(Stored items)
::::::::::

## src/rtl/ovi_lsu_mem_adapter_pkg.sv

```systemverilog
// Shared types for the OVI load/store memory adapter: core-side bus structs,
// memory request struct, arbiter states and the misaligned-load poison word.
package ovi_lsu_mem_adapter_pkg;

  typedef struct packed {
    logic        load_valid;
    logic        store_valid;
    logic [31:0] mem_addr;
    logic [31:0] store_data;
  } core_out_loadstore_bus;

  typedef struct packed {
    logic        load_valid;
    logic [31:0] load_data;
    logic        store_ready;
  } core_in_loadstore_bus;

  typedef struct packed {
    logic        we;
    logic [31:0] addr;
    logic [31:0] wdata;
  } ovi_mem_req_t;

  typedef struct packed {
    logic [31:0] addr;
    logic [31:0] data;
  } st_entry_t;

  typedef enum logic [1:0] {
    ARB_IDLE  = 2'd0,
    ARB_REQ_W = 2'd1,
    ARB_REQ_R = 2'd2
  } arb_state_e;

  localparam logic [31:0] OVI_MEM_POISON = 32'hDEAD_BEEF;

  function automatic logic addr_misaligned(input logic [31:0] a);
    return |a[1:0];
  endfunction

endpackage

```

## src/rtl/ovi_lsu_mem_adapter_fifo.sv

```systemverilog
// Synchronous FIFO with async active-low reset; count carries the extra bit
// that separates full from empty. Push when full / pop when empty are ignored.
module ovi_sync_fifo #(
  parameter int WIDTH = 32,
  parameter int DEPTH = 2,
  localparam int PW = (DEPTH > 1) ? $clog2(DEPTH) : 1,
  localparam int CW = $clog2(DEPTH + 1)
) (
  input  logic             clk_i,
  input  logic             rst_ni,
  input  logic             push_i,
  input  logic [WIDTH-1:0] din_i,
  input  logic             pop_i,
  output logic [WIDTH-1:0] dout_o,
  output logic             full_o,
  output logic             empty_o,
  output logic [CW-1:0]    count_o
);

  logic [WIDTH-1:0] mem_q [DEPTH];
  logic [PW-1:0]    wr_ptr_q, rd_ptr_q;
  logic [CW-1:0]    cnt_q;
  logic             do_push, do_pop;

  function automatic logic [PW-1:0] ptr_next(input logic [PW-1:0] p);
    return (p == PW'(DEPTH - 1)) ? '0 : p + 1'b1;
  endfunction

  assign full_o  = (cnt_q == CW'(DEPTH));
  assign empty_o = (cnt_q == '0);
  assign count_o = cnt_q;
  assign do_push = push_i & ~full_o;
  assign do_pop  = pop_i & ~empty_o;
  assign dout_o  = mem_q[rd_ptr_q];

  always_ff @(posedge clk_i or negedge rst_ni) begin
    if (!rst_ni) begin
      wr_ptr_q <= '0;
      rd_ptr_q <= '0;
      cnt_q    <= '0;
    end else begin
      if (do_push) wr_ptr_q <= ptr_next(wr_ptr_q);
      if (do_pop)  rd_ptr_q <= ptr_next(rd_ptr_q);
      cnt_q <= cnt_q + CW'(do_push) - CW'(do_pop);
    end
  end

  always_ff @(posedge clk_i) begin
    if (do_push) mem_q[wr_ptr_q] <= din_i;
  end

endmodule

```

## src/rtl/ovi_lsu_mem_adapter.sv

```systemverilog
// Core-side OVI load/store memory stage: store FIFO + load queue feeding one
// in-order req/gnt/rvalid port, stores always drained before loads issue.
// Optional macro OVI_MEMADP_ALIGN_CHK_EN enables misaligned-address checking.
module ovi_lsu_mem_adapter
  import ovi_lsu_mem_adapter_pkg::*;
#(
  parameter int ST_DEPTH = 4,
  parameter int LD_DEPTH = 2,
  parameter int MAX_OUT  = 2
) (
  input  logic                  CLK,
  input  logic                  RST_N,
  input  core_out_loadstore_bus CORE_OUT_LOADSTORE,
  output core_in_loadstore_bus  CORE_IN_LOADSTORE,
  output logic                  MEM_REQ,
  output logic                  MEM_WE,
  output logic [31:0]           MEM_ADDR,
  output logic [31:0]           MEM_WDATA,
  input  logic                  MEM_GNT,
  input  logic                  MEM_RVALID,
  input  logic [31:0]           MEM_RDATA,
  output logic                  ERR_MISALIGN
);

  localparam int OW  = $clog2(MAX_OUT + 1);
  localparam int SCW = $clog2(ST_DEPTH + 1);
  localparam int LCW = $clog2(LD_DEPTH + 1);

  logic ld_in, st_in, poison_emit, rvalid_eff;

`ifdef OVI_MEMADP_ALIGN_CHK_EN
  logic mis, err_q, poison_q;
  assign mis   = addr_misaligned(CORE_OUT_LOADSTORE.mem_addr);
  assign ld_in = CORE_OUT_LOADSTORE.load_valid & ~mis;
  assign st_in = CORE_OUT_LOADSTORE.store_valid & ~mis;
  // A discarded load answers with poison next cycle; it only waits if a real RVALID collides.
  assign poison_emit  = (poison_q | (CORE_OUT_LOADSTORE.load_valid & mis)) & ~rvalid_eff;
  assign ERR_MISALIGN = err_q;

  always_ff @(posedge CLK or negedge RST_N) begin
    if (!RST_N) begin
      err_q    <= 1'b0;
      poison_q <= 1'b0;
    end else begin
      if ((CORE_OUT_LOADSTORE.load_valid | CORE_OUT_LOADSTORE.store_valid) & mis) err_q <= 1'b1;
      poison_q <= (poison_q | (CORE_OUT_LOADSTORE.load_valid & mis)) & rvalid_eff;
    end
  end
`else
  assign ld_in        = CORE_OUT_LOADSTORE.load_valid;
  assign st_in        = CORE_OUT_LOADSTORE.store_valid;
  assign poison_emit  = 1'b0;
  assign ERR_MISALIGN = 1'b0;
`endif

  st_entry_t        st_head;
  logic             st_full, st_empty, st_pop;
  logic [SCW-1:0]   st_cnt;
  logic [31:0]      ld_head;
  logic             ld_full, ld_empty, ld_pop, ld_bypass;
  logic [LCW-1:0]   ld_cnt;

  ovi_sync_fifo #(.WIDTH($bits(st_entry_t)), .DEPTH(ST_DEPTH)) u_st_fifo (
    .clk_i   (CLK),
    .rst_ni  (RST_N),
    .push_i  (st_in),
    .din_i   ({CORE_OUT_LOADSTORE.mem_addr, CORE_OUT_LOADSTORE.store_data}),
    .pop_i   (st_pop),
    .dout_o  (st_head),
    .full_o  (st_full),
    .empty_o (st_empty),
    .count_o (st_cnt)
  );

  ovi_sync_fifo #(.WIDTH(32), .DEPTH(LD_DEPTH)) u_ld_fifo (
    .clk_i   (CLK),
    .rst_ni  (RST_N),
    .push_i  (ld_in & ~ld_bypass),
    .din_i   (CORE_OUT_LOADSTORE.mem_addr),
    .pop_i   (ld_pop),
    .dout_o  (ld_head),
    .full_o  (ld_full),
    .empty_o (ld_empty),
    .count_o (ld_cnt)
  );

  arb_state_e   state_q, state_d;
  ovi_mem_req_t req_q, req_d;
  logic         mem_req_q, mem_req_d;
  logic         byp_q, byp_d;
  logic [OW-1:0] out_q;
  logic         out_inc, out_ok, launch;
  logic         lv_q;
  logic [31:0]  ld_data_q;

  assign out_ok     = (out_q < OW'(MAX_OUT));
  assign rvalid_eff = MEM_RVALID & (out_q != '0);

  always_comb begin
    state_d   = state_q;
    req_d     = req_q;
    mem_req_d = mem_req_q;
    byp_d     = byp_q;
    st_pop    = 1'b0;
    ld_pop    = 1'b0;
    ld_bypass = 1'b0;
    out_inc   = 1'b0;
    launch    = 1'b0;
    case (state_q)
      ARB_IDLE:  launch = 1'b1;
      ARB_REQ_W: if (MEM_GNT) begin
        st_pop    = 1'b1;
        mem_req_d = 1'b0;
        state_d   = ARB_IDLE;
      end
      ARB_REQ_R: if (MEM_GNT) begin
        ld_pop    = ~byp_q;
        out_inc   = 1'b1;
        mem_req_d = 1'b0;
        state_d   = ARB_IDLE;
      end
      default:   state_d = ARB_IDLE;
    endcase
    // A store arriving this cycle also blocks loads, so no load can slip ahead of it.
    if (launch) begin
      if (!st_empty) begin
        mem_req_d   = 1'b1;
        req_d.we    = 1'b1;
        req_d.addr  = st_head.addr;
        req_d.wdata = st_head.data;
        state_d     = ARB_REQ_W;
      end else if (!st_in && out_ok && (!ld_empty || ld_in)) begin
        ld_bypass   = ld_empty;
        byp_d       = ld_empty;
        mem_req_d   = 1'b1;
        req_d.we    = 1'b0;
        req_d.addr  = ld_empty ? CORE_OUT_LOADSTORE.mem_addr : ld_head;
        req_d.wdata = '0;
        state_d     = ARB_REQ_R;
      end
    end
  end

  always_ff @(posedge CLK or negedge RST_N) begin
    if (!RST_N) begin
      state_q   <= ARB_IDLE;
      req_q     <= '0;
      mem_req_q <= 1'b0;
      byp_q     <= 1'b0;
      out_q     <= '0;
      lv_q      <= 1'b0;
      ld_data_q <= '0;
    end else begin
      state_q   <= state_d;
      req_q     <= req_d;
      mem_req_q <= mem_req_d;
      byp_q     <= byp_d;
      out_q     <= out_q + OW'(out_inc) - OW'(rvalid_eff);
      lv_q      <= rvalid_eff | poison_emit;
      if (rvalid_eff)       ld_data_q <= MEM_RDATA;
      else if (poison_emit) ld_data_q <= OVI_MEM_POISON;
    end
  end

  assign MEM_REQ   = mem_req_q;
  assign MEM_WE    = req_q.we;
  assign MEM_ADDR  = req_q.addr;
  assign MEM_WDATA = req_q.wdata;

  assign CORE_IN_LOADSTORE.load_valid  = lv_q;
  assign CORE_IN_LOADSTORE.load_data   = ld_data_q;
  // Two free slots: the bridge pushes one cycle after sampling ready.
  assign CORE_IN_LOADSTORE.store_ready = (int'(st_cnt) + 2) <= ST_DEPTH;

  ast_st_overflow: assert property (@(posedge CLK) disable iff (!RST_N) !(st_in && st_full));
  ast_ld_overflow: assert property (@(posedge CLK) disable iff (!RST_N) !(ld_in && ld_full));
  ast_ld_count:    assert property (@(posedge CLK) disable iff (!RST_N) int'(ld_cnt) <= LD_DEPTH);

endmodule

```

## config.mk

```make
export PLATFORM = sky130hd
export DESIGN_NAME = ovi_lsu_mem_adapter
export DESIGN_NICKNAME = d
export VERILOG_FILES = /design/src/rtl/ovi_lsu_mem_adapter_pkg.sv /design/src/rtl/ovi_lsu_mem_adapter_fifo.sv /design/src/rtl/ovi_lsu_mem_adapter.sv
export SDC_FILE = /design/constraint.sdc
export NUM_CORES = 1
export LEC_CHECK = 0
export ABC_AREA = 0
export CORE_ASPECT_RATIO = 1.25
export CORE_UTILIZATION = 57
export CTS_CLUSTER_DIAMETER = 80
export DETAILED_ROUTE_END_ITERATION = 8
export DONT_BUFFER_PORTS = 1
export MAX_ROUTING_LAYER = met4
export PLACE_DENSITY = 0.78
export SYNTH_ARGS = -nofsm -noshare
export SYNTH_HDL_FRONTEND = slang
export SYNTH_SLANG_ARGS = --single-unit
```

## constraint.sdc

```tcl
create_clock -name CLK -period 2.9 [get_ports CLK]
set_input_delay 0.87 -clock CLK [delete_from_list [all_inputs] [get_ports CLK]]
set_output_delay 0.87 -clock CLK [all_outputs]
set_load 0.03 [all_outputs]
```

==> qor.csv <==
stage,metric,value,unit
status,status,completed,
setup_path,Setup CP Type,flop to primary output,
cts,CTS root buf,clkbuf_16,
pwr,PwrDens,1190,nW/um^2
sta,Final Hold Vio Count,0,
global_route,number of global-route vias before repair,8663,
logic_synthesis,library cells used by synthesis,48,
global_route,first-pass GRT wire length,51.8,mm
drt,# DRC,0,
logic_synthesis,commonest cells in the synthesized netlist,"edfxtp_1, dfrtp_1, mux4_2",
floorplanning,Die Area,30200,sq um
final_layout,Layout area overhead,11.8,%
sta,RSZ-0062 raised after global routing,no,
cts,"Reg clk slew, reported paths",60,ps
logic_synthesis,Post-synth top flop,edfxtp_1,
cts,clk_lat worst skew,540,ps
setup_path,largest stage delay on the critical path,470,ps
floorplanning,starting density of the core,0.586,
global_route,All-Layer GR Usage,0.239,
logic_synthesis,Mapped Avg Cell Area,19.2,sq um
cts,H-tree Lvls,2,
logic_synthesis,"area leader, netlist",edfxtp_1,
cts,post-cts sizing count,0,
pwr,Seq pwr share,0.497,
floorplanning,Core Area,28700,sq um
drt,final wirelength,33.4,mm
global_route,largest net degree at the start of global routing,115,
sta,f_max,367,MHz
logic_synthesis,Gate Count Post-Synth,876,
floorplanning,Row Count,69,
pwr,switching pwr,0.00755,W
sta,ratio of final minimum period to clock period,0.940,
logic_synthesis,"Net Count, Synth",994,
logic_synthesis,post-synthesis sequential area ratio,0.743,
setup_path,worst path cell trace,"ha_1, o21ai_0, buf_4",
logic_synthesis,top-count cell post-synth,edfxtp_1,
drt,via count,8177,
sta,actual slew at the worst max-slew pin,991,ps
setup_path,Critical Path Sink Type,primary output,
drt,DRT Pass-1 Iters,5,
pwr,internal power,0.0147,W
global_route,GR Overflow Total,0,
pwr,Net Sw Frac,0.339,
setup_path,CP Max Fanout,7,
worst_hold_path,HP Class,primary input to asynchronous set/reset pin,
final_layout,fillers,1895,
drt,initial DRC count,374,
floorplanning,Die Ht,194,um
sta,fin crit period,2730,ps
pwr,Leakage,6.59,nW
cts,CTS buffer count,42,
final_layout,share of layout cells above drive strength 1,0.246,
floorplanning,Die W,156,um
logic_synthesis,proportion of synthesized flip-flops having asynchronous set or reset,0.264,
cts,clock tree from TritonCTS,yes,
global_route,initial antenna violation count,0,
flow_run,max-cap violation count,0,
sta,worst setup skew after layout,20.7,ps
setup_path,critical path startpoint category,flop,
pwr,Max VDD drop,774,uV
sta,Hold WS,27.6,ps
place,DP HPWL,19.3,mm
sta,setup violators final,0,
drt,post-DR wirelength/cell,25.4,um
cts,CTS sink count,435,
floorplanning,# IOs,203,
final_layout,nets,1011,
drt,post-DR vias/cell,6.22,
pwr,Combinational Power Share,0.254,
cts,clk buf depth,3,
setup_path,"Slowest-stage cell, CP",dfrtp_1,
place,I/O Buffers,0,
final_layout,post-route cell area,18800,sq um
logic_synthesis,YS warnings,0,
logic_synthesis,Synth Cell Area,16800,sq um
final_layout,diode count,0,
drt,Routed Antenna Nets,0,
setup_path,Critical Path RT,2030,ps
sta,Pins Over Slew Limit,0,
logic_synthesis,top-area cell type share of the netlist area,0.572,
logic_synthesis,Post-synth EDFFs,320,
logic_synthesis,"FF+latch count, synth",435,
setup_path,Critical Path AT,1860,ps
place,DP Area,17400,sq um
place,routability cong.,0.771,
logic_synthesis,Synth area leaders,"edfxtp_1, dfrtp_1, mux4_2",
sta,Rel. slew slack,0.338,
pwr,Clk network pwr share,0.250,
-- final cells by class --
type	count	area [sq um]	area share
clock buffers	60	1180	0.0628
clock inverters	16	233	0.0124
inverters	16	60.1	0.00320
multi-input cells	372	4010	0.213
flip-flops and latches	435	12500	0.666
well taps	390	488	0.0260
repair buffers	26	310	0.0165
-- power groups by stage --
| stage | clock, W | combinational (W) | sequential (W) |
|---|---|---|---|
| 2_1_floorplan | 0 | 0.00466 | 0.0104 |
| 3_3_place_gp | 0 | 0.00558 | 0.0111 |
| 3_5_place_dp | 0 | 0.00575 | 0.0112 |
| 4_1_cts | 0.00566 | 0.00575 | 0.0111 |
| 5_1_grt | 0.00588 | 0.00615 | 0.0112 |
| 6_report | 0.00555 | 0.00565 | 0.0110 |
-- worst paths after layout --
| check | start | slack, ps | depth (start not counted) | end |
|---|---|---|---|---|
| max | u_st_fifo.count_o[1]$_DFF_PN0_ | 170 | 3 | CORE_IN_LOADSTORE[0] |
| min | RST_N | 30 | 0 | MEM_WDATA[23]$_DFFE_PN0P_ |
| max reg2reg | state_q[0]$_DFF_PN0_ | 520 | 5 | u_ld_fifo.mem_q[1][30]$_DFFE_PP_ |
| min reg2reg | out_q[0]$_DFF_PN0_ | 530 | 1 | out_q[0]$_DFF_PN0_ |
| max in group asynchronous | RST_N | 2030 | 1 | MEM_WDATA[4]$_DFFE_PN0P_ |
| min in group CLK | CORE_OUT_LOADSTORE[42] | 420 | 0 | u_st_fifo.mem_q[3][42]$_DFFE_PP_ |
-- cell usage in the layout (no fill, tap or decap), types with 6 or more instances in the layout --
master,Yosys,routed
edfxtp_1,320,320
dfrtp_1,115,112
mux4_2,64,64
clkbuf_16,0,43
mux2_2,36,36
nor3_1,35,35
a22o_1,33,33
mux2i_1,32,32
a21oi_1,26,26
a221o_2,25,25
and2_1,25,21
inv_1,16,16
buf_4,7,16
ha_1,15,15
clkbuf_1,18,13
nand2_1,12,12
a211oi_1,9,9
buf_12,0,9
a211o_1,7,7
a31oi_1,7,7
bufinv_16,0,6
-- worst max-delay path: cells and delay by family, from the launching register on --
family                   cells  cell delay [ps]
buffers and inverters        1              220
flip-flops                   1              470
AO/OA/AOI/OAI                1              270
adder cells (fa/ha/maj)      1              370
-- cell families (layout without fill, tap and decap cells) --
| logic type | after synthesis | in the layout | share of synthesized area |
|---|---|---|---|
| AOI/OAI and AO/OA | 119 | 119 | 0.0585 |
| xor gates and xnor gates | 6 | 6 | 0.00313 |
| adders and majority gates | 16 | 16 | 0.0124 |
| buffers and inverters | 69 | 118 | 0.0208 |
| DFF | 435 | 435 | 0.743 |
| muxes | 132 | 132 | 0.129 |
| other | 1 | 1 | 0.000223 |
| and+or+nand+nor | 98 | 98 | 0.0328 |
-- through the flow --
stage | worst slack (ps) | TNS, ps | instances | power [W] | util
2_1_floorplan | -48.1 | -3080 | 876 | 0.0151 | -
3_3_place_gp | 526 | 0 | 1238 | 0.0167 | 0.605
3_5_place_dp | 491 | 0 | 1238 | 0.0169 | 0.605
4_1_cts | 156 | 0 | 1315 | 0.0225 | 0.655
5_1_grt | 79.0 | 0 | 1315 | 0.0233 | 0.655
6_report | 174 | 0 | 1315 | 0.0223 | 0.655
-- repair_timing --
action,4_1_cts,5_1_grt
hold buffers,1,0
buffers inserted,0,0
endpoints found under the hold margin,2,0
-- sequential cells by signal, indices dropped and copies added, names as in the netlist, 2 cells and up --
signal,flops
u_st_fifo.wr_ptr_q,2
MEM_ADDR,32
u_ld_fifo.mem_q,64
out_q,2
u_st_fifo.count_o,3
ld_data_q,32
MEM_WDATA,32
u_st_fifo.rd_ptr_q,2
u_ld_fifo.count_o,2
u_st_fifo.mem_q,256
state_q,2
-- layer usage --
metal	vias up	part of all wire	track usage
met5	-	0	-
met4	0	0.025	0.0766
met3	60	0.069	0.0592
met2	270	0.53	0.405
met1	4316	0.38	0.280
li1	3531	-	-
Power figures use the tool's default switching activity.
### config.mk
export PLATFORM = sky130hd
export DESIGN_NAME = bus_master_ctrl
export DESIGN_NICKNAME = d
export VERILOG_FILES = /design/src/rtl/bus_master_pkg.sv /design/src/rtl/bus_req_fifo.sv /design/src/rtl/bus_master_ctrl.sv
export SDC_FILE = /design/constraint.sdc
export NUM_CORES = 1
export LEC_CHECK = 0
export BUFFER_PORTS_ARGS = -buffer_cell sky130_fd_sc_hd__buf_4
export CAP_MARGIN = 10
export CORE_MARGIN = 2
export CORE_UTILIZATION = 40
export DETAILED_ROUTE_END_ITERATION = 10
export GPL_TIMING_DRIVEN = 0
export HOLD_SLACK_MARGIN = 0.02
export PLACE_DENSITY_LB_ADDON = 0.2
export SYNTH_ARGS = -nofsm -noshare
export SYNTH_HDL_FRONTEND = slang
export SYNTH_SLANG_ARGS = --single-unit
### constraint.sdc
create_clock -name clk -period 4.2 [get_ports clk]
set_input_delay 0.21 -clock clk [delete_from_list [all_inputs] [get_ports clk]]
set_output_delay 0.21 -clock clk [all_outputs]
set_load 0.005 [all_outputs]
===== src/rtl/dice_pkg.sv =====
// Shared types and face helpers for the dice result tracker.
package dice_pkg;

  typedef enum logic [1:0] {
    IDLE,
    ROLLING,
    SETTLE,
    PRESENT
  } state_t;

  localparam logic [2:0] FACE_MIN = 3'd1;
  localparam logic [2:0] FACE_MAX = 3'd6;

  localparam int unsigned ROLL_CNT_W   = 16;
  localparam int unsigned SETTLE_CNT_W = 4;
  localparam int unsigned FACE_NUM     = 6;

  // A face is usable only in the range 1..6; 0 and 7 mean the roller glitched.
  function automatic logic is_legal_face(input logic [2:0] face);
    return (face >= FACE_MIN) && (face <= FACE_MAX);
  endfunction

endpackage


===== src/rtl/dice_result_tracker_if.sv =====
// Valid/ready result channel from the tracker to its consumer.
interface dice_result_tracker_if;
  logic       res_valid;
  logic       res_ready;
  logic [2:0] res_value;
  logic       res_double;

  modport master (output res_valid, output res_value, output res_double, input res_ready);
  modport slave  (input res_valid, input res_value, input res_double, output res_ready);
endinterface


===== src/rtl/dice_face_hist.sv =====
// Per-face accepted-result counters (saturating) with a combinational read mux.
module dice_face_hist
  import dice_pkg::*;
#(
  parameter int unsigned CNT_W = 8
) (
  input  logic             clk,
  input  logic             rst,
  input  logic             inc,
  input  logic [2:0]       face,
  input  logic [2:0]       hist_sel,
  output logic [CNT_W-1:0] hist_count
);

  logic [CNT_W-1:0] cnt [FACE_NUM];

  // Bump the counter of the accepted face, holding at all-ones.
  always_ff @(posedge clk or posedge rst) begin
    if (rst) begin
      for (int i = 0; i < FACE_NUM; i++) cnt[i] <= '0;
    end else if (inc) begin
      for (int i = 0; i < FACE_NUM; i++) begin
        if ((face == 3'(i + 1)) && (cnt[i] != '1)) cnt[i] <= cnt[i] + CNT_W'(1);
      end
    end
  end

  // Select 1..6 reads a counter; 0 and 7 read zero.
  always_comb begin
    hist_count = '0;
    for (int i = 0; i < FACE_NUM; i++) begin
      if (hist_sel == 3'(i + 1)) hist_count = cnt[i];
    end
  end

endmodule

::::::::::

WHAT IS NEEDED: Go through the entries and copy every line with "default".

REPLY TO THE EXERCISE:
      default:   state_d = ARB_IDLE;
Power figures use the tool's default switching activity.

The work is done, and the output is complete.